Figure 2.9 Boosting general mechanism

the whole dataset used in all n iterations of the training of boosting models Boosting is an ensemble learning method that aims to improve the performance of a weak model by giving weight to the misclassified instances [82]. A weak model in the context of boosting learning means a model that has no previous guides about the data, so its performance more likely to be low. Boosting works by repeatedly training this weak model on the same training dataset, but in every iteration, the algorithm adds

extra weight to the examples that the model could not classify correctly. The final classifier is produced by a series of enhancements and adjustments on the first weak learner to make an ensemble model that is likely to give higher performance [83].

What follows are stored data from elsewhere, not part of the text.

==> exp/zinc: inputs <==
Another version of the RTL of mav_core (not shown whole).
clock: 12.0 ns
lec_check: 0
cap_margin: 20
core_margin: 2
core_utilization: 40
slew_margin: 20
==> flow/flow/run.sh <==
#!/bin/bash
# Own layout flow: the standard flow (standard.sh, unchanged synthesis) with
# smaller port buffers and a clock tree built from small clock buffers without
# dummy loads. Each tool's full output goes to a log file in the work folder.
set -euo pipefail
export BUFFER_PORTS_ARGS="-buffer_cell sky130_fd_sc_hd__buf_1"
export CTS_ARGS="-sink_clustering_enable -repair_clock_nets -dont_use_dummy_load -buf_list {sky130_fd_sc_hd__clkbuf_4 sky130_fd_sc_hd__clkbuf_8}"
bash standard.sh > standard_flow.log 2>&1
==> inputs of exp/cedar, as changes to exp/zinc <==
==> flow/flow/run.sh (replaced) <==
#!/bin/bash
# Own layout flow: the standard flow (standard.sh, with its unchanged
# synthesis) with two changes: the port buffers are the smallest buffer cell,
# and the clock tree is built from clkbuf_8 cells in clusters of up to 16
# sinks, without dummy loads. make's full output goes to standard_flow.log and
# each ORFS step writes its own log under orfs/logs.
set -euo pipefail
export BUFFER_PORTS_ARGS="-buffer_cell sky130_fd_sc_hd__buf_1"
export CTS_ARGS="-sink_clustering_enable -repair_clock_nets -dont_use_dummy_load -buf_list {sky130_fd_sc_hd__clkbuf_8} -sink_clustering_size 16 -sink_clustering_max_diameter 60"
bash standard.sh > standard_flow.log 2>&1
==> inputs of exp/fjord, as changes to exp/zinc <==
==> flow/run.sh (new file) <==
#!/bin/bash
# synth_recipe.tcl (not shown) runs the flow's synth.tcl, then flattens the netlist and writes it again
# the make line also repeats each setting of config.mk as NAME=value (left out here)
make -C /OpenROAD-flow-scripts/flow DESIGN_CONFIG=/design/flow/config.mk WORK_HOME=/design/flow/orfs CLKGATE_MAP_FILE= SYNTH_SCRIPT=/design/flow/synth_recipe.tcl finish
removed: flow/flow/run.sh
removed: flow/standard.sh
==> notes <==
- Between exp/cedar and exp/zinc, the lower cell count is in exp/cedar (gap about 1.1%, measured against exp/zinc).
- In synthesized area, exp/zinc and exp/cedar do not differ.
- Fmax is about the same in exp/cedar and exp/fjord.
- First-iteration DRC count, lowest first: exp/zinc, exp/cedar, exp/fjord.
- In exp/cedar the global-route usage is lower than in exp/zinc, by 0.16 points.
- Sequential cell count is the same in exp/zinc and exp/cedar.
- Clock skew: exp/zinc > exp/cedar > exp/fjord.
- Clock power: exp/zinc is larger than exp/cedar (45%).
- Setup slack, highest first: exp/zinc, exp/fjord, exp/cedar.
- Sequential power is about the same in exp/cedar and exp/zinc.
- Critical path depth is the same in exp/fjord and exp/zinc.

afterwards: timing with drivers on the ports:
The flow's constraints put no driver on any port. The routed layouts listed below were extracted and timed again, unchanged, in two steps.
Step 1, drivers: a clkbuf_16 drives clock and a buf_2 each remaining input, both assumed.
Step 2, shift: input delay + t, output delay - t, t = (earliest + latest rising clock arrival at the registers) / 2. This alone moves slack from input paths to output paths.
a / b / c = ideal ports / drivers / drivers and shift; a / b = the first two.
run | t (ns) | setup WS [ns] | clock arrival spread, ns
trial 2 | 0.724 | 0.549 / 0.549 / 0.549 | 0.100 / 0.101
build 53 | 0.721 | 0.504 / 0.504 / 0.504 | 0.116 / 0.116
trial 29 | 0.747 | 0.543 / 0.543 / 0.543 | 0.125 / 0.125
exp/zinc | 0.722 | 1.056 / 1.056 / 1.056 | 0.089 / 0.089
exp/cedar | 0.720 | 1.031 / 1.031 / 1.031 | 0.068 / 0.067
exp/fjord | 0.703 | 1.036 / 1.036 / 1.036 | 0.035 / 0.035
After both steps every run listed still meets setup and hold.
Background: an optimization exercise with open tools, aiming at a short achievable clock period and few clock cycles. Do not read the settings as production practice. Function was checked by simulation only, so behaviour that the tests miss may differ from the original. Power is estimated from default activity; no workload was simulated.

==> flow/design.v <==
module riscv151_core
(
    input         clk,
    input         rst,
    output [13:0] fetch_addr,
    output        fetch_en,
    input  [31:0] imem_rdata,
    input  [31:0] bios_irdata,
    output [13:0] data_addr,
    output [31:0] data_wdata,
    output [3:0]  dmem_we,
    output [3:0]  imem_we,
    output [3:0]  io_we,
    input  [31:0] dmem_rdata,
    input  [31:0] bios_drdata
);
    wire [32-1:0] pc_plus4F, pc_plus4M;
    wire [32-1:0] mem_adr;
    wire [32-1:0] mem_wdata;
    wire [3:0] wea, iwea, dwea;
    wire iowea;
    wire instr_stop;
    wire stallF;
    wire [1:0] iload_sel;
    wire [1:0] dload_sel;
    reg [32-1:0] din;
    always @(*) begin
        case(dload_sel)
            2'b00: begin
                din=dmem_rdata;
            end
            2'b01: begin
                din=bios_drdata;
            end
            default: begin
                din=32'd0;
            end
        endcase
    end
    riscv_core m_riscv_core(.imem_instr(imem_rdata),.bios_instr(bios_irdata), .iload_sel(iload_sel), .din(din),.clk(clk),.rst(rst),.pc_plus4F(pc_plus4F), .pc_plus4M(pc_plus4M),.mem_adrM(mem_adr),.mem_wdataM(mem_wdata),.wea(wea), .instr_stop(instr_stop),.stallF(stallF));
    mem_control m_mem_control(.clk(clk),.wea(wea),.pc_plus4_upper4F(pc_plus4F[31:28]), .pc_plus4_upper4M(pc_plus4M[31:28]),.data_adr_Upper4M(mem_adr[31:28]),.iwea(iwea),.dwea(dwea),.iload_sel(iload_sel),.dload_sel(dload_sel), .iowea(iowea));
    assign fetch_addr = pc_plus4F[15:2];
    assign fetch_en   = !stallF;
    assign data_addr  = mem_adr[15:2];
    assign data_wdata = mem_wdata;
    assign dmem_we    = dwea;
    assign imem_we    = iwea;
    assign io_we      = iowea ? wea : 4'd0;
endmodule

Unlike bagging, boosting algorithms do not bootstrap samples from the dataset or any kind of sampling the dataset. Boosting algorithms use the whole dataset for training but training examples are adjusted in every iteration. Every time the model is trained on the dataset, it evaluates itself and increases the weight of the misclassified examples, then passes these back into the model; the number of iterations being specified by the user is based on acceptable performance levels. This focus on misclassified examples makes boosting one of the best ensemble learning methods. Although this technique could show robustness to classify difficult examples, the performance will decrease dramatically when noisy or misclassified examples exist in the dataset, as boosting algorithms will try to weight highly noisy examples to try to fit the model.

The Adaptive boosting algorithm (AdaBoost) is another boosting-based concept. This is an algorithm that starts with a weak learner trained on a dataset and then the output is evaluated, giving more weight to the misclassified examples. The number of iterations of training and weighting misclassified examples is specified by the user. Finding the right values for these hyper-parameters is done by using tuning methods such as MDA and grid search. Compared to RF, this method can show better results depending on the dataset used. Small and noisy datasets are better fitted by RF than AdaBoost, as it is prone to give too much weight to the noisy examples [79].

eXtreme gradient boosting, known as XGBoost [78], is a new implementation of the gradient boosting trees algorithm. Enhancements include producing improved

learning or tree learning algorithms and making it faster and better in terms of scalability. Due to its high performance and ability to work in a distributed environment, it has become popular in many data science competitions.12 The library is open source and well documented,13 and have supported and implemented for multiple programming languages (i.e. R language and Python).

Generally, the main difference between boosting and bagging is that bagging uses different bootstrapped samples to train several models and then applies equally weighted voting. Boosting works by training one model several times on all datasets but adjusts misclassified samples every time. Voting in boosting is weighted based on the performance of the model at every learning iteration. These differences make boosting and bagging quite different in their learning hypothesis and predictions.